(Beginning of Records supplied)
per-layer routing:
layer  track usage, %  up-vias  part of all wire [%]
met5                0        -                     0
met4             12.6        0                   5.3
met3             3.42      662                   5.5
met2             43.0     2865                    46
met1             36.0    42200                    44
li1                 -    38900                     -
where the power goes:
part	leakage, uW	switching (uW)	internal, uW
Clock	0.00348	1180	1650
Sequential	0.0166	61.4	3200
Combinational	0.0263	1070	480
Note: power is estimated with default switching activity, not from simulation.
===== src/design/srb_pkg.sv =====
// ----------------------------------------------------------------------------
// Sequence reorder buffer package
// Widths, request and response payloads, controller states.
// ----------------------------------------------------------------------------
package srb_pkg;

   localparam int SEQ_W = 32;
   localparam int TAG_W = 32;

   typedef struct packed {
      logic [SEQ_W-1:0] seq_num;
      logic [TAG_W-1:0] item_tag;
   } srb_req_type;

   typedef enum logic {
      SRB_RELEASED = 1'b0,
      SRB_REJECTED = 1'b1
   } srb_status_type;

   typedef struct packed {
      srb_status_type   status;
      logic [SEQ_W-1:0] out_seq;
      logic [TAG_W-1:0] out_tag;
      logic             last;
   } srb_rsp_type;

   // per-cell controls from the controller
   typedef struct packed {
      logic write;
      logic shift;
   } srb_cell_ctrl_type;

   typedef enum logic {
      SRB_IDLE,
      SRB_DRAIN
   } srb_state_type;

endpackage


===== src/design/srb_cell.sv =====
// ----------------------------------------------------------------------------
// Sequence reorder buffer cell
// One window place: valid bit and tag, loaded on insert or from its neighbour.
// ----------------------------------------------------------------------------
module srb_cell (
   input  logic                      clock,
   input  logic                      reset,
   input  srb_pkg::srb_cell_ctrl_type ctrl,
   input  logic [srb_pkg::TAG_W-1:0] wr_tag,
   input  logic                      nb_valid,
   input  logic [srb_pkg::TAG_W-1:0] nb_tag,
   output logic                      valid,
   output logic [srb_pkg::TAG_W-1:0] tag
);
   import srb_pkg::*;

   logic             valid_ff;
   logic [TAG_W-1:0] tag_ff;

   always_ff @(posedge clock) begin
      if (reset) begin
         valid_ff <= 1'b0;
      end else if (ctrl.write) begin
         valid_ff <= 1'b1;
      end else if (ctrl.shift) begin
         valid_ff <= nb_valid;
      end
   end

   // overwrite on repeated number
   always_ff @(posedge clock) begin
      if (ctrl.write) begin
         tag_ff <= wr_tag;
      end else if (ctrl.shift) begin
         tag_ff <= nb_tag;
      end
   end

   assign valid = valid_ff;
   assign tag   = tag_ff;

endmodule


===== config.mk =====
export PLATFORM = sky130hd
export DESIGN_NAME = srb_cell
export DESIGN_NICKNAME = d
export VERILOG_FILES = /design/src/design/srb_pkg.sv /design/src/design/srb_cell.sv
export SDC_FILE = /design/constraint.sdc
export NUM_CORES = 1
export LEC_CHECK = 0
export CORE_MARGIN = 4
export CORE_UTILIZATION = 55
export CTS_BUF_LIST = sky130_fd_sc_hd__clkbuf_2 sky130_fd_sc_hd__clkbuf_4 sky130_fd_sc_hd__clkbuf_8
export DETAILED_ROUTE_END_ITERATION = 16
export DONT_BUFFER_PORTS = 1
export HOLD_SLACK_MARGIN = 0.1
export PLACE_DENSITY = 0.72
export SYNTH_ARGS = -nofsm -noshare
export SYNTH_HDL_FRONTEND = slang
export SYNTH_SLANG_ARGS = --single-unit

===== constraint.sdc =====
create_clock -name clock -period 2.45 [get_ports clock]
set_input_delay 0.245 -clock clock [delete_from_list [all_inputs] [get_ports clock]]
set_output_delay 0.245 -clock clock [all_outputs]
set_load 0.1 [all_outputs]

; After elaboration in Yosys (flattened, before gate mapping)
; Index checks and enable logic that the tools add are counted.
[totals]
register_bits = 33
output_inout_bits = 33
elab_cells = 7
in_bits = 69
[op_classes]
n_mux = 4
reduce_logical = 1
[op_table]
columns = operator, n
row1 = $mux W32, 2
row2 = $mux W1, 2
row3 = $reduce_bool A2 Y1, 1

; Logic depth before layout (Yosys ltp)
; Gate-level depths: netlist (run 1).
[logic_depth]
depth_word = 2
depth_mapped = 4
depth_no_buf = 2

; Least setup slack after synthesis (run 1)
; OpenSTA, ideal clock, no wires.
[synth_path]
path_type = in2reg
startpoint = in ctrl[1] (netlist bit)
endpoint = reg tag_ff[0], in the netlist tag[0] (enable)
cell_stages = 3
setup_ps = 329
t_required_ps = 2121
slack_ps = 1090
arrival_time_ps = 1031
path_buffers = 2
cell_sequence = buf_6 -> buf_12 -> or2_2
[synth_via]
elab_chain_len = 1
[synth_rtl]
columns = element, line
row1 = start: declaration, srb_cell.sv:8  ; input srb_pkg::srb_cell_ctrl_type ctrl,
row2 = $reduce_bool A2 Y1 (no source line), -
row3 = end signal: assignment, srb_cell.sv:33  ; tag_ff <= wr_tag;
row4 = end signal: assignment, srb_cell.sv:35  ; tag_ff <= nb_tag;
row5 = end: declaration, srb_cell.sv:18  ; logic [TAG_W-1:0] tag_ff;
; No other way between the ends.
; A chain may end at the register's enable or synchronous reset.

; Worst setup path after layout (run 1)
[layout_path]
startpoint = reg tag_ff[25], in the netlist tag[25]
endpoint = out tag[25] (netlist bit)
[layout_lines]
columns = element, line
row1 = end: declaration, srb_cell.sv:13  ; output logic [srb_pkg::TAG_W-1:0] tag
; No word-level cell between the ends.

==> summary.md, run 1 <==
| Metric | Value |
|---|---|
| Status | complete, no violations |
| Critical Path Source Type | register |
| First-pass GRT wire length | 3640 um |
| # IOs | 102 |
| GRT overflow | 0 |
| Synthesized area per cell | 21.1 um2 |
| Power Density | 960 nW/um2 |
| Cell variety after synth | 10 |
| Synth Instances | 73 |
| Syn nets | 142 |
| Fin. max-slew vios | 0 |
| Sum Neg Setup Slack | 0 ns |
| Final Cycle Share | 0.626 |
| Post-Place Cells | 100 |
| Clock Sinks | 33 |
| Placer congestion estimate | 0.678 |
| DRC errors left | 0 |
| Max cap viols | 0 |
| Number of setup violations in the final report | 0 |
| Final hold vios | 0 |
| H-tree levels | 2 |
| Hold depth | 1 |
| Via density | 6.22 |
| CP arrival | 1.29 ns |
| Setup crit end kind | output pin |
| Overall fraction of global-route tracks in use | 0.142 |
| Reg2Reg Setup Slack | 0.98 ns |
| Die height | 61.0 um |
| Total wire length | 2610 um |
| Die Wd | 61.0 um |
| Critical path class | reg2out |
| Area grow syn2layout | 2.84% |
| Worst hold slack | 0.132 ns |
| F_max | 652 MHz |
| Initial core utilization | 0.601 |
| Fin crit period | 1.53 ns |
| Post-synthesis register bit count | 33 |
| Number of DRC markers in iteration 0 | 19 |
| Final net count | 148 |
| WL/cell | 23.8 um |
| Via count | 684 |
| Worst slew pin tran | 0.915 ns |
| IO buf count | 0 |
| Root Driver | clkbuf_4 |
| Mapped Area | 1540 um2 |
| DR pass1 iterations | 4 |
| Max IR drop VDD | 0.635 mV |
| Bufs on Longest Clock Path | 2 |
| CTS tree | built |
| HP Start | wr_tag[7] |
| Commonest non-fill, non-tap cell in the layout | edfxtp_1 |
| Commonest cells after routing, fill and taps aside | edfxtp_1, mux2_4, clkbuf_4 |
| Final Non-Filler Cells | 110 |
| Global routing usage on met3 | 0.0872 |
| Std-Cell Rows | 18 |
| Met1 Track Usage GR | 0.126 |
| R2R Path Start | valid |
| Vias in the first global route | 732 |
| Largest net degree at the start of global routing | 35 |
| Clock Latency Late Sink | 0.32 ns |
| RR Endpoint | valid |
| Grt peak-use layer | met2 |
| RSZ-0062 raised after global routing | false |
| Register area share after synthesis | 0.636 |
| CP Max Fanout | 1 |
| Post-CTS setup buffer count | 0 |
| Pleak | 0.639 nW |
| Final WS setup | 0.916 ns |
| Core area | 2570 um2 |
| Post-route antenna net violation count | 0 |
| CTS Buf Count | 5 |
| Worst R2R Path Depth | 4 |
| Hold Path Sink | tag[7] |
| Met2 usage | 0.232 |
| N_diodes | 0 |
| Initial antenna violation count | 0 |
| Design Power | 1.52 mW |
| Worst-path clk slew | 0.10 ns |
| Slew headroom | 0.391 |
| Layout cells sized above 1 | 0.500 |
| Clk_skew | 0 ns |
| Worst EP required | 2.20 ns |
| Setup slack after placement | 1.24 ns |
| Hold crit path type | in2reg |
| Synth warn | 0 |
| DIE AREA | 3720 um2 |
## layout make-up
| type | count | area [um2] |
|---|---|---|
| Clock inverter | 3 | 12.5 |
| Tap cell | 30 | 37.5 |
| Clock buffer | 5 | 37.5 |
| Sequential cell | 33 | 981 |
| Multi-Input combinational cell | 35 | 487 |
| Inverter | 1 | 3.75 |
| Fill cell | 197 | 981 |
| Timing Repair Buffer | 3 | 27.5 |
## state kept, by name (all words and copies together), names as in the netlist
signal	count
valid	1
tag	32
## power by group
| part | internal (mW) | switching [mW] |
|---|---|---|
| clock | 0.104 | 0.170 |
| combinational | 0.0649 | 0.0308 |
| sequential | 0.695 | 0.460 |
| total | 0.864 | 0.660 |
## how the worst max path moves through the flow
stage | from | to | cells after the start | slack (ns)
after floorplan | ctrl[1] | tag[0] | 3 | 1.09
after global placement | ctrl[1] | tag[15] | 1 | 1.25
after detailed placement | ctrl[1] | tag[18] | 1 | 1.24
after CTS | tag[22] | tag[22] | 0 | 0.90
after global routing | valid | valid | 4 | 0.86
final | tag[25] | tag[25] | 0 | 0.92
## routing by layer
layer	routed length, um	part of all wire
met1	756	0.29
met2	1350	0.52
met3	399	0.15
met4	110	0.042
met5	0	0
## worst register-to-register path, delay by kind of cell (launching register included)
kind / cells / cell delay (ns)
DFF: 1 / 0.32
buffers and inverters: 2 / 0.84
muxes: 1 / 0.12
AOI/OAI and AO/OA: 1 / 0.15
## logic make-up after synthesis
| kind of cell | Yosys count | share of synthesized area |
|---|---|---|
| muxes | 33 | 0.308 |
| AOI/OAI and AO/OA | 1 | 0.00324 |
| DFF | 33 | 0.636 |
| buffers and inverters | 5 | 0.0487 |
| and+or+nand+nor | 1 | 0.00406 |
## cells in the mapped netlist (all sizes together)
| cell | n | area share |
|---|---|---|
| a21oi | 1 | 0.0032 |
| edfxtp | 32 | 0.62 |
| mux2 | 32 | 0.30 |
| or2 | 1 | 0.0041 |
| inv | 1 | 0.0024 |
| dfxtp | 1 | 0.013 |
| buf | 4 | 0.046 |
| mux2i | 1 | 0.0065 |
## metrics by stage
stage          cell area (um2)  utilization
6_report                  1590        0.618
5_1_grt                   1590        0.618
4_1_cts                   1590        0.618
3_5_place_dp              1520        0.591
3_3_place_gp              1520        0.591
2_1_floorplan             1540            -
## what timing repair did
item,in CTS,in global routing
hold buffers,2,0
hold endpoints to repair,1,0
resized for setup,0,0
Note: power is estimated with default switching activity, not from simulation.
==> inputs of run 2 (changes only) <==
Settings changed: PLACE_DENSITY 0.72 to 0.75.
Clock period 2.45 ns to 1.3 ns, I/O delays scaled along.
==> run 2 against run 1 <==
Effect of this change: the flow now stops in clock tree synthesis (4_1_cts); synthesized cell count unchanged; area after synthesis unchanged.
==> summary.md, run 2 <==
| Metric | Value |
|---|---|
| Syn nets | 142 (unchanged) |
| Post-synth EDFFs | 32 (unchanged) |
| Synth warn | 0 (unchanged) |
| Commonest cells in the synthesized netlist | edfxtp_1, mux2_4, mux2_2 |
| CTS Buf Count | 5 (unchanged) |
| Area share of the largest cell type after synthesis | 0.623 (unchanged) |
| Exit stage | clock tree synthesis (4_1_cts) |
| Root Driver | clkbuf_4 |
| Post-CTS setup buffer count | 0 (unchanged) |
| Status | stopped before the end |
| Die height | 61.0 um (unchanged) |
| Die Wd | 61.0 um (unchanged) |
| Main synth FF type | edfxtp_1 |
| Initial core utilization | 0.601 (unchanged) |
| Stop Error | [ERROR DPL-0033] detailed placement checks failed during check placement. |
| Synth Instances | 73 (unchanged) |
| Synthesized area per cell | 21.1 um2 (unchanged) |
| # IOs | 102 (unchanged) |
| Hold_buf cts | 66 (+64) |
| Asr flop ratio synth | 0 (unchanged) |
| Mapped Area | 1540 um2 (unchanged) |
| IO buf count | 0 (unchanged) |
| Dominant cells by area after synthesis | edfxtp_1, mux2_4, buf_12 |
| H-tree levels | 2 (unchanged) |
| Bufs on Longest Clock Path | 2 (unchanged) |
| Clock Sinks | 33 (unchanged) |
| Std-Cell Rows | 18 (unchanged) |
| Area leader, netlist | edfxtp_1 |
| Post-synthesis register bit count | 33 (unchanged) |
| Post-CTS Resized | 0 (unchanged) |
| Cell variety after synth | 10 (unchanged) |
| Count leader, synth | edfxtp_1 |
| Register area share after synthesis | 0.636 (unchanged) |
| Placer congestion estimate | 0.679 (+0.18%) |
==> run 2: cell counts after synthesis <==
Identical to the previous run, type by type.
==> run 2: per-stage QoR <==
| stage | cell area, um2 | cells | util | setup slack [ns] | hold WS [ns] |
|---|---|---|---|---|---|
| 3_5_place_dp | 1760 | 132 | 0.684 | 0.201 | 0.214 |
| 3_3_place_gp | 1760 | 132 | 0.684 | 0.230 | 0.201 |
| 2_1_floorplan | 1540 | 73 | - | 0.00268 | 0.199 |
==> run 2: kinds of logic after synthesis <==
group	synth area share
multiplexers	0.308
flip-flops	0.636
buffers and inverters	0.0487
AO/OA/AOI/OAI	0.00324
AND/OR/NAND/NOR	0.00406
==> inputs of run 3 (changes only) <==
Settings changed: CORE_UTILIZATION 55 to 40, CTS_BUF_LIST sky130_fd_sc_hd__clkbuf_2 sky130_fd_sc_hd__clkbuf_4 sky130_fd_sc_hd__clkbuf_8 to unset, HOLD_SLACK_MARGIN 0.1 to unset, PLACE_DENSITY 0.75 to unset, PLACE_DENSITY_LB_ADDON set to 0.15.
Clock period 1.3 ns to 1.7 ns, I/O delays scaled along.
==> run 3 against run 2 <==
Effect of this change: the run now ends clean.
==> summary.md, run 3 (synthesized netlist as in run 1, its figures left out) <==
| Metric | Value |
|---|---|
| First-pass GRT wire length | 4020 um |
| Die Wd | 70.1 um (+15%) |
| Fin. max-slew vios | 0 |
| CTS tree | built |
| DR pass1 iterations | 2 |
| Worst EP required | 1.53 ns |
| Final Cycle Share | 0.630 |
| Setup crit end kind | output pin |
| Critical Path Source Type | register |
| F_max | 934 MHz |
| Initial antenna violation count | 0 |
| Slowest stage delay, CP | 0.34 ns |
| Power Density | 1310 nW/um2 |
| Commonest cells after routing, fill and taps aside | buf_4, edfxtp_1, mux2_4 |
| Die height | 70.1 um (+15%) |
| Design Power | 2.46 mW |
| Clock Latency Late Sink | 0.27 ns |
| Hold_buf cts | 1 (-98%) |
| Core area | 3690 um2 |
| GRT overflow | 0 |
| Fin area | 1870 um2 |
| Via density | 4.80 |
| Post-CTS Resized | 0 (unchanged) |
| H-tree levels | 2 (unchanged) |
| N_diodes | 0 |
| Crit-path cells | buf_4 |
| WL/cell | 16.7 um |
| Hold crit path type | in2reg |
| Std-Cell Rows | 22 (+4) |
| Fin crit period | 1.07 ns |
| Final hold vios | 0 |
| # IOs | 102 (unchanged) |
| Fin util | 0.507 |
| Crit-path slowest cell | edfxtp_1 |
| Worst slew pin tran | 0.733 ns |
| Final net count | 179 |
| Layout cells sized above 1 | 0.658 |
| Sum Neg Setup Slack | 0 ns |
| Number of DRC markers in iteration 0 | 43 |
| Largest delay share family, worst path | flip-flops |
| Vias in the first global route | 842 |
| CP arrival | 0.90 ns |
| Slew headroom | 0.511 |
| Post-route antenna net violation count | 0 |
| Worst-path clk slew | 0.06 ns |
| Max FFs per register | 32 |
| Root Driver | clkbuf_8 |
| Largest net degree at the start of global routing | 35 |
| Critical path class | reg2out |
| Bufs on Longest Clock Path | 2 (unchanged) |
| Total wire length | 2650 um |
| CTS Buf Count | 5 (unchanged) |
| Area grow syn2layout | 21.3% |
| Placed instance area | 1780 um2 (+1.3%) |
| Pleak | 0.803 nW |
| Clock Sinks | 33 (unchanged) |
| Via count | 763 |
| Commonest non-fill, non-tap cell in the layout | buf_4 |
| CP Max Fanout | 1 |
| RSZ-0062 raised after global routing | false |
| Max cap viols | 0 |
| DIE AREA | 4910 um2 |
| Max IR drop VDD | 0.580 mV |
| Placer congestion estimate | 0.700 (+3.1%) |
| Status | complete, no violations |
| Worst path bufs/invs | 1 |
| Number of setup violations in the final report | 0 |
| Initial core utilization | 0.418 (-0.183) |
| Worst hold slack | 0.0315 ns |
| Post-CTS setup buffer count | 0 (unchanged) |
| DRC errors left | 0 |
| Clk_skew | 0 ns |
| Overall fraction of global-route tracks in use | 0.109 |
| IO buf count | 0 (unchanged) |
## run 3: metal layers
layer  track usage  part of all wire
met3        0.0647              0.13
met4        0.0638             0.018
met2         0.170              0.50
met1         0.112              0.35
met5             0                 0
## run 3: per-stage QoR
stage	cells	worst slack (ns)
6_report	159	0.629
5_1_grt	159	0.585
4_1_cts	159	0.604
3_5_place_dp	150	0.540
3_3_place_gp	150	0.562
2_1_floorplan	73	0.403
## run 3: worst paths after layout
path / from / to / slack, ns / cells past startpoint
min reg2reg: valid / valid / 0.55 / 2
min: ctrl[1] / valid / 0.03 / 2
max reg2reg: valid / valid / 1.08 / 2
max: tag[13] / tag[13] / 0.63 / 1
## run 3: final cells by class
cell class,instances,area [um2]
Inverter,1,3.75
Timing Repair Buffer,34,258
Sequential cell,33,981
Fill cell,315,1820
Clock buffer,6,72.6
Multi-Input combinational cell,35,487
Clock inverter,2,10.0
Tap cell,48,60.1
## run 3: report_power, final
part,internal [mW],switching [mW]
sequential,0.995,0.0231
combinational,0.196,0.703
clock,0.283,0.260
==> inputs of run 4 (changes only) <==
Clock period 1.7 ns to 1.1 ns, I/O delays scaled along.
==> run 4 against run 3 <==
Effect of this change: count of clock-buffer cells in the layout shrank 1; sequential power rose by 63%; utilization increased by 11 points; global-route usage increased by 1.8 points; highest routed layer unchanged.
==> summary.md, run 4 (synthesized netlist as in run 1, its figures left out) <==
| Metric | Value |
|---|---|
| First-pass GRT wire length | 4640 um (+16%) |
| Vias in the first global route | 888 (+5.5%) |
| Int Pwr | 2.61 mW (+77%) |
| Clock Sinks | 33 (unchanged) |
| Placed instance area | 2180 um2 (+23%) |
| CTS Buf Count | 5 (unchanged) |
| Highest Signal Layer | met4 |
| Fin crit period | 1.01 ns |
| Worst R2R Path Depth | 2 (unchanged) |
| Post-CTS Resized | 0 (unchanged) |
| F_max | 992 MHz |
| RSZ-0062 raised after global routing | false |
| N_diodes | 0 (unchanged) |
| Critical path class | reg2out |
| Max FFs per register | 32 (unchanged) |
| P_sw | 1.62 mW (+65%) |
| Number of setup violations in the final report | 0 (unchanged) |
| Comb power frac | 0.407 (+0.041) |
| Area grow syn2layout | 48.4% |
| Max IR drop VDD | 0.940 mV (+62%) |
| Die Wd | 70.1 um (unchanged) |
| RR Endpoint | valid |
| Hold Path Sink | tag[22] |
| Critical Path Source Type | register |
| Met2 WL | 1670 um (+26%) |
| HP Start | wr_tag[22] |
| Clk_skew | 0 ns (unchanged) |
| Fin area | 2290 um2 (+22%) |
| Via count | 797 (+4.5%) |
| DRC errors left | 0 (unchanged) |
| Die height | 70.1 um (unchanged) |
| Worst slew pin tran | 0.416 ns (-0.317 ns) |
| Post-route antenna net violation count | 0 (unchanged) |
| Wire length on met1 | 925 um (-0.11%) |
| Slew headroom | 0.723 (+0.211) |
| CP Max Fanout | 1 (unchanged) |
| Total wire length | 3060 um (+15%) |
| WL/cell | 19.1 um (+14%) |
| GRT overflow | 0 (unchanged) |
| Part of the power in registers | 0.391 (-0.023) |
| Setup crit end kind | output pin |
| Worst-path clk slew | 0.07 ns (about the same) |
| Status | complete, no violations |
| Largest net degree at the start of global routing | 35 (unchanged) |
| # IOs | 102 (unchanged) |
| Power Density | 1850 nW/um2 (+41%) |
| Fin. max-slew vios | 0 (unchanged) |
| Sw frac | 0.383 (-0.0177) |
| Hold depth | 1 (-1) |
| R2R Path Start | valid |
| Bufs on Longest Clock Path | 2 (unchanged) |
| Post-CTS setup buffer count | 0 (unchanged) |
| CTS tree | built |
| Reg2Reg Setup Slack | 0.46 ns (-0.62 ns) |
| Hold crit path type | in2reg |
| Final net count | 180 (+0.56%) |
| Final Non-Filler Cells | 160 (+0.63%) |
| Clock Latency Late Sink | 0.28 ns (about the same) |
| Std-Cell Rows | 22 (unchanged) |
| Sum Neg Setup Slack | 0 ns (unchanged) |
| DR pass1 iterations | 4 (+2) |
| Worst EP required | 0.99 ns (-0.54 ns) |
| Post-Place Cells | 150 (unchanged) |
| Worst hold slack | 0.0435 ns (+0.0120 ns) |
| Initial core utilization | 0.418 (unchanged) |
| Number of DRC markers in iteration 0 | 20 (-53%) |
| Placer congestion estimate | 0.678 (-3.1%) |
| Initial antenna violation count | 0 (unchanged) |
| DIE AREA | 4910 um2 (unchanged) |
| Largest delay share family, worst path | flip-flops |
| Commonest cells after routing, fill and taps aside | buf_12, edfxtp_1, mux2_4 |
| Final hold vios | 0 (unchanged) |
| Via density | 4.98 (+3.8%) |
| Root Driver | clkbuf_8 |
| Met3 WL | 404 um (+16%) |
| Layout cells sized above 1 | 0.670 (+0.0120) |
| Worst path bufs/invs | 1 (unchanged) |
| Slowest stage delay, CP | 0.42 ns (+0.08 ns) |
| Pleak | 0.954 nW (+19%) |
| Overall fraction of global-route tracks in use | 0.127 (+0.0177) |
| H-tree levels | 2 (unchanged) |
| Clock network power share | 0.202 (-0.019) |
| Crit-path slowest cell | edfxtp_1 |
| CP arrival | 0.90 ns (about the same) |
| Hold_buf cts | 2 (+1) |
| Final Cycle Share | 0.916 |
| Core area | 3690 um2 (unchanged) |
| IO buf count | 0 (unchanged) |
| Crit-path cells | buf_12 |
| Max cap viols | 0 (unchanged) |
## run 4: worst max path at each step
stage	endpoint	slack, ns	cells past startpoint	from
final	tag[9]	0.09	1	tag[9]
after global routing	tag[7]	0.05	1	tag[7]
after CTS	tag[9]	0.06	1	tag[9]
after detailed placement	tag[11]	0.23	1	ctrl[1]
after global placement	tag[11]	0.24	1	ctrl[1]
after floorplan	tag[0]	0.06	3	ctrl[1]
## run 4: area by class of cell
cell class	count	area, um2
sequential	33	982
clock inverter	3	17.5
fill	269	1400
multi-input combinational	35	489
timing repair buffer	35	668
tap	48	60.1
clock buffer	5	68.8
inverter	1	3.75
## run 4: metrics by stage
stage	power (mW)	util	setup slack, ns
CTS	4.30	0.621	0.0639
global route	4.38	0.621	0.0536
finish	4.24	0.621	0.0919
floorplan	2.82	-	0.0585
detailed placement	3.42	0.592	0.233
global placement	3.40	0.592	0.242
## run 4: power by group through the flow
stage	clock, mW	sequential, mW	combinational (mW)
after CTS	0.901	1.66	1.74
after detailed placement	0	1.69	1.73
after global placement	0	1.68	1.72
after global routing	0.960	1.67	1.76
after floorplan	0	2.60	0.220
final	0.858	1.66	1.73
## run 4: layer usage
metal | global-route usage | up-vias
li1 | - | 355
met5 | 0 | -
met3 | 0.0835 | 7
met1 | 0.118 | 374
met4 | 0.0574 | 0
met2 | 0.214 | 61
(End of Records supplied)
About this exercise » Please copy the lines in the records above between the one holding "797 (+4.5%) |" and the one holding "overflow | 0 (unchanged) |", inclusive, exactly and with no other line.

Your solution »
| Via count | 797 (+4.5%) |
| DRC errors left | 0 (unchanged) |
| Die height | 70.1 um (unchanged) |
| Worst slew pin tran | 0.416 ns (-0.317 ns) |
| Post-route antenna net violation count | 0 (unchanged) |
| Wire length on met1 | 925 um (-0.11%) |
| Slew headroom | 0.723 (+0.211) |
| CP Max Fanout | 1 (unchanged) |
| Total wire length | 3060 um (+15%) |
| WL/cell | 19.1 um (+14%) |
| GRT overflow | 0 (unchanged) |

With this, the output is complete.